→ **Prompt**:
The listing below contains a span that opens with the line containing "output logic [9:0] word" and closes with the line containing "endmodule // timing_code_word". Return that span exactly.

→ **Records for processing**:
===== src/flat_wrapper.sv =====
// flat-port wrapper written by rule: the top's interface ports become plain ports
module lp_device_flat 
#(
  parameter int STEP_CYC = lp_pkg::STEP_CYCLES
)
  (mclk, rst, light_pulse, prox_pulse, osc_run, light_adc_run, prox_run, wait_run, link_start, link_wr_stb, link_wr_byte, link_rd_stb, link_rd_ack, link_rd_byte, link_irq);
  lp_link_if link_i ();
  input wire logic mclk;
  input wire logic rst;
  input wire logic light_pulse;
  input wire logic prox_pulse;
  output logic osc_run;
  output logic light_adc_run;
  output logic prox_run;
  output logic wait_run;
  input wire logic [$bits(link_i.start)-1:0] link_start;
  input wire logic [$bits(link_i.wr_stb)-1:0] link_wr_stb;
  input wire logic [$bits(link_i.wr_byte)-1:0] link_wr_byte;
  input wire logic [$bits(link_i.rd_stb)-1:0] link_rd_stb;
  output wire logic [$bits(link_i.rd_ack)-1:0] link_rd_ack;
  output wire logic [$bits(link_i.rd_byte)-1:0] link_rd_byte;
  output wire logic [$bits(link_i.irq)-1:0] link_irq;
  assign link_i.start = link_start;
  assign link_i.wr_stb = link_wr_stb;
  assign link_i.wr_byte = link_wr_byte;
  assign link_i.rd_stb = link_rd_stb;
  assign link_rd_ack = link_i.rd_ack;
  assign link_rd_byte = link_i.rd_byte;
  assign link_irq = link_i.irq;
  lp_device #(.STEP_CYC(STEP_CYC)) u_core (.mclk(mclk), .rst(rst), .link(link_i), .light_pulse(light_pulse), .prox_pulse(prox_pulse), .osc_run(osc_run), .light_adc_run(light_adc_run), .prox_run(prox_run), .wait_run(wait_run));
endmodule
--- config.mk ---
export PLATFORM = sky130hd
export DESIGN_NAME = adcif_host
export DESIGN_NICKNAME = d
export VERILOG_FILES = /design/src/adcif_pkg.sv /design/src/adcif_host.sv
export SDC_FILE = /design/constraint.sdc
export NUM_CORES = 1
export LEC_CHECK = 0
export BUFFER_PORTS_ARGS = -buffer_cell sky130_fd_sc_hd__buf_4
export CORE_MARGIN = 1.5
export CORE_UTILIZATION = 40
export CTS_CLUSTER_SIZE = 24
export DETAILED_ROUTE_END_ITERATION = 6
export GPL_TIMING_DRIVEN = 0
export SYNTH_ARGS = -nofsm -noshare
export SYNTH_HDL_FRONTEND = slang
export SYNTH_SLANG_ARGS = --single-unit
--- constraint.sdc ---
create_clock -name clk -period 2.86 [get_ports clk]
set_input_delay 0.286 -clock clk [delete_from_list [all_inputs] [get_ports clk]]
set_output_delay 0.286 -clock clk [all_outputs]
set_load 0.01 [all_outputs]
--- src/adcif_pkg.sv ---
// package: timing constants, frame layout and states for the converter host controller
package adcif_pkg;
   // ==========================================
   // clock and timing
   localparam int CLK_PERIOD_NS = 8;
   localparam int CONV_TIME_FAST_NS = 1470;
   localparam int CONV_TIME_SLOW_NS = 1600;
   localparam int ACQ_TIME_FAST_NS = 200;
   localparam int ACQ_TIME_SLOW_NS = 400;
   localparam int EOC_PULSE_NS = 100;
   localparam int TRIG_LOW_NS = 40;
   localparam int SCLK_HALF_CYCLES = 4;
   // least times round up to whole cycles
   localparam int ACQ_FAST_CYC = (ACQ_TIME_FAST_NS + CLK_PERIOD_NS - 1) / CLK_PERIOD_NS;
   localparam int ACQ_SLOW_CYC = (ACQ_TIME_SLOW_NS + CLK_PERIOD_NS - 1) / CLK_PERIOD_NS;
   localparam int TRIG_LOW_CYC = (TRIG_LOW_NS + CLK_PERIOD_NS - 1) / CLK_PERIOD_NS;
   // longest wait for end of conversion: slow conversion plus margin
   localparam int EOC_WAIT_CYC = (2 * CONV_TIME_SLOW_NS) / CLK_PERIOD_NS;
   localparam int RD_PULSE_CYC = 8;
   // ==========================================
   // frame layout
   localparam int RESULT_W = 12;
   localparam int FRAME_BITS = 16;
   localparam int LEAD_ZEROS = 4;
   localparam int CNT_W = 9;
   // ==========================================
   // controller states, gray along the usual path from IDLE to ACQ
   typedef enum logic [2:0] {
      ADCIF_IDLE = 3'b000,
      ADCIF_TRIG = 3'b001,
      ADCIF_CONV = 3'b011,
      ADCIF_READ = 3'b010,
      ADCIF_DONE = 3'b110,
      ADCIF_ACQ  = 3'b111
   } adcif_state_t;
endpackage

...

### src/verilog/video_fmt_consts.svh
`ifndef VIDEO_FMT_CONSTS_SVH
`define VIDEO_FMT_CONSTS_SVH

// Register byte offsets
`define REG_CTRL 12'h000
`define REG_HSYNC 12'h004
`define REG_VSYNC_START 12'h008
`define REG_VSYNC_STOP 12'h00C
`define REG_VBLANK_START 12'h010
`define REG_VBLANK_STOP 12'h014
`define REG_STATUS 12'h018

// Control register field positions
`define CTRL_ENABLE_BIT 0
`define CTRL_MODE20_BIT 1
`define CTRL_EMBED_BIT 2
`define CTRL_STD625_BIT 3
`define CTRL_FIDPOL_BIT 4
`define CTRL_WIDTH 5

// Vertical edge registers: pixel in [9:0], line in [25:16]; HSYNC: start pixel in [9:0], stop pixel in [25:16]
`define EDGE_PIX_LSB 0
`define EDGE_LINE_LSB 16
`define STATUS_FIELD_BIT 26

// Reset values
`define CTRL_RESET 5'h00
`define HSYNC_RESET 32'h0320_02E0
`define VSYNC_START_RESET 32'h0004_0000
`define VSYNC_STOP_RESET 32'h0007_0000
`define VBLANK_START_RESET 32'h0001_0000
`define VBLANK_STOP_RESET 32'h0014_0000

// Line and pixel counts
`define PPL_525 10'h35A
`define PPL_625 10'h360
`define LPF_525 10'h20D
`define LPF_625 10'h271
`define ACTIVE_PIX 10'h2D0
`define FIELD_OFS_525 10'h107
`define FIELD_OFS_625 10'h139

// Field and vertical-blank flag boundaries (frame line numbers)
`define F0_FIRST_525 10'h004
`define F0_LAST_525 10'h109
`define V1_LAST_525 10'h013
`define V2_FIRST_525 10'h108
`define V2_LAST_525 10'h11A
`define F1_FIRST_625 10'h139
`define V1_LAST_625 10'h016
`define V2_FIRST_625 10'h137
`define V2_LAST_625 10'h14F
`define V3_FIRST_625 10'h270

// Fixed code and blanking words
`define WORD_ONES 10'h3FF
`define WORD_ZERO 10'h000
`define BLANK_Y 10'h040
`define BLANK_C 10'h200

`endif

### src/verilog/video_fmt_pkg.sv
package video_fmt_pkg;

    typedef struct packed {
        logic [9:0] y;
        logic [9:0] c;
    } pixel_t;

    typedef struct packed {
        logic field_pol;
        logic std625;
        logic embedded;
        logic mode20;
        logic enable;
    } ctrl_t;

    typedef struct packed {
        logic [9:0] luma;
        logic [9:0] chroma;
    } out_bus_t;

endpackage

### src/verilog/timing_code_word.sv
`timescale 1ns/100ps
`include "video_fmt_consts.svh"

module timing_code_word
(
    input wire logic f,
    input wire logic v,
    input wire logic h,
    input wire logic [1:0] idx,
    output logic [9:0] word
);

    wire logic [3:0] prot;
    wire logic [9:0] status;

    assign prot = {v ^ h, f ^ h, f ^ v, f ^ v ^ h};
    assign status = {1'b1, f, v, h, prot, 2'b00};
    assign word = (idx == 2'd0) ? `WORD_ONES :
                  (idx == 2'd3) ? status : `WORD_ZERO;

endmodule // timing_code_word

→ **Task result**:
    output logic [9:0] word
);

    wire logic [3:0] prot;
    wire logic [9:0] status;

    assign prot = {v ^ h, f ^ h, f ^ v, f ^ v ^ h};
    assign status = {1'b1, f, v, h, prot, 2'b00};
    assign word = (idx == 2'd0) ? `WORD_ONES :
                  (idx == 2'd3) ? status : `WORD_ZERO;

endmodule // timing_code_word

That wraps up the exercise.